Your task is to copy the lines of the data below from the line holding "min_from = in_1[22]" through the line holding "[placement]", inclusive, exactly and with nothing added.

==== Materials provided ====

==> design/flow/config.mk <==
export PLATFORM = sky130hd
export DESIGN_NAME = mux5_1
export DESIGN_NICKNAME = mux5_1
export VERILOG_FILES = /design/flow/design.v
export SDC_FILE = /design/flow/constraint.sdc
export NUM_CORES = 4
export LEC_CHECK = 1
export CORE_AREA = 10 10 120 120
export DIE_AREA = 0 0 130 130
==> design/flow/constraint.sdc <==
current_design mux5_1

set clk_period 10.0
set clk_io_pct 0.2

create_clock -name clk0 -period $clk_period

set non_clock_inputs [all_inputs -no_clocks]
set_input_delay [expr $clk_period * $clk_io_pct] -clock clk0 $non_clock_inputs
set_output_delay [expr $clk_period * $clk_io_pct] -clock clk0 [all_outputs]
==> design/flow/design.v <==
module mux5_1(
input  wire [31:0]in_1, 
input  wire [31:0]in_2,
input  wire [31:0]in_3,
input  wire [31:0]in_4,
input  wire [31:0]in_5,
input  wire [2:0] sel,
output wire [31:0]out);
assign out =  (sel == 3'b000)? in_1:
              (sel == 3'b001)? in_2:
			  (sel == 3'b010)? in_3:
			  (sel == 3'b011)? in_4: in_5 ;
endmodule
==> design/flow/run.sh <==
#!/bin/bash
# OpenROAD 26Q1-2900-gdf79404cd8, Yosys 0.63+post, stock flow scripts
make -C /OpenROAD-flow-scripts/flow DESIGN_CONFIG=/design/flow/config.mk WORK_HOME=/design/flow/orfs finish
==> flow_summary.ini <==
; flow metrics
[route]
drcViolationCount = 0
wl_mm = 8.60
drt_iter0_markers = 45
num_vias = 2025
routedWlPerCell_um = 18.0
viasPerCell = 4.25
ant_nets = 0
diodes = 0
drt-pass1-iter-count = 4

[hold_path]
holdPathStages = 4
hold_path_end = out[22]
hold_class = in -> out
min_from = in_1[22]

[setup_path]
worstPathRequired_ns = 8.00
end_kind = output pin
path_delay_family = buffers and inverters
cp.arrival_ns = 4.40
crit_fanout = 35
critical_path.cell_chain = clkdlybuf4s50_1 > buf_4 > nand2b_1 > buf_4 > o211ai_1 > clkdlybuf4s50_1
cpPeakStageDelay_ns = 0.59
path_class = in -> out
crit_slowest_cell = nand2b_1
crit_buf_inv = 4
start_kind = input port

[placement]
dp_hpwl_mm = 7.21
dpl_cell_area_sq_um = 3160
place_ws_ns = 3.56
routabilityCongestion = 0.861
place_inst = 477
io_buffers = 195

[die]
fp_util_pct = 9.84
die_area_sq_um = 16900
die_h_um = 130
die_w_um = 130
core.rowCount = 40
core_area_sq_um = 11900
ios = 195

[power]
p_leak_nw = 1.09
p_clk_share_pct = 0
p_int_uw = 92.9
switching_power_uw = 37.1
combinationalPowerShare_pct = 100.0
p_per_area_nw_per_um2 = 41.1
peakVddDrop_mv = 0.0130
p_seq_share_pct = 0
netSwitchingFraction_pct = 28.5

[global_route]
grt_max_degree = 50
antenna_found_initial = 0
grt_pass1_vias = 2229
grt_pass1_wl_mm = 12.3
track_usage_pct = 9.15
grt-ovfl-total = 0

[synthesis]
yosys-stat-area_sq_um = 1170
muxShareOfSynthArea_pct = 27.3
synth-xor-area-share_pct = 0
top_area_share_pct = 27.3
top_cells_by_count = 32 x a32oi_1, 32 x mux2i_1, 32 x nand2_1, 31 x o211ai_1, 9 x buf_2
simple_gate_area_share_pct = 13.1
avgSynthCellArea_sq_um = 7.76
ys_sh_adder_pct = 0
topCellsByArea = mux2i_1 27%, a32oi_1 24%, o211ai_1 20%, nand2_1 10%, buf_12 5.1%
ys_warn_count = 0
ys_sh_aoi_pct = 44.8
top_logic_kind = AND-OR/OR-AND gates
yosys.area.top_type = mux2i_1
syn-cell-area_sq_um = 1170
yosys-stat-cells = 151
ys_seq_share_pct = 0
synthesis.instances = 151
yosysUniqueCellTypes = 12

[timing]
grt_setup_unrepaired = false
slew_viol_final = 0
finalClockPeriodUsage_pct = 64.0
setup_viol = 0
finalCriticalPeriod_ns = 6.40
fmax_mhz = 156
worst_slack_ns = 3.60
worstMarginPinSlew_ns = 0.821
hold_viol = 0
tns_ns = 0
relSlewSlack_pct = 45.1

[job]
cap_viol_max_count = 0
warnings = 32

[finish]
drive_above_1_share_pct = 2.42
final_cells = 477
fill_cells = 1263
flops = 0
clock_buffers = 0
synthToLayoutAreaGrowth_pct = 170
design_area_sq_um = 3160
ff_latch_area_sq_um = 0

[clocking]
cts_setup_buffers = 0
cts_resized = 0
cts_hold_buffers = 0

[outcome]
status = finished clean
[routing by layer]
metal / part of all wire (%) / wire length, um / track usage (%) / up-vias
li1: - / - / - / 990
met1: 38 / 3220 / 10.1 / 920
met4: 0.36 / 31 / 0.198 / 0
met2: 50 / 4340 / 16.9 / 113
met5: 0 / 0 / 0 / -
met3: 12 / 1000 / 3.66 / 2
[layout make-up]
class,instances,area (sq um),area share [%]
Multi-Input combinational cell,131,1000,31.6
Tap cell,147,184,5.82
Timing Repair Buffer,199,1980,62.5
[stage by stage]
stage	hold slack [ns]	total power [mW]	util, %
finish	4.94	0.130	26.5
global route	4.98	0.141	26.5
CTS	4.95	0.132	26.5
detailed placement	4.94	0.132	26.5
global placement	4.94	0.131	26.5
floorplan	4.07	0.0365	-
[cell families (layout without fill, tap and decap cells)]
logic type,after synthesis,count (layout)
simple gates,35,35
compound gates,64,64
buf+inv,20,199
mux,32,32
[power groups by stage]
stage         clock, mW  sequential, mW  combinational [mW]
CTS                   0               0               0.132
global route          0               0               0.141
finish                0               0               0.130
[placed cells by master (no fill, tap or decap)]
cell             count
clkdlybuf4s50_1    194
mux2i_1             32
a32oi_1             32
nand2_1             32
o211ai_1            31
buf_4                4
nand2b_1             1
nor2_4               1
nor3_4               1
o211ai_2             1
buf_2                1
[how the worst max path moves through the flow]
stage | end | from | cells past startpoint
CTS | out[26] | sel[2] | 6
global route | out[3] | sel[2] | 6
finish | out[20] | sel[2] | 6
Power is estimated from default activity; no workload was simulated.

====

Response:
min_from = in_1[22]

[setup_path]
worstPathRequired_ns = 8.00
end_kind = output pin
path_delay_family = buffers and inverters
cp.arrival_ns = 4.40
crit_fanout = 35
critical_path.cell_chain = clkdlybuf4s50_1 > buf_4 > nand2b_1 > buf_4 > o211ai_1 > clkdlybuf4s50_1
cpPeakStageDelay_ns = 0.59
path_class = in -> out
crit_slowest_cell = nand2b_1
crit_buf_inv = 4
start_kind = input port

[placement]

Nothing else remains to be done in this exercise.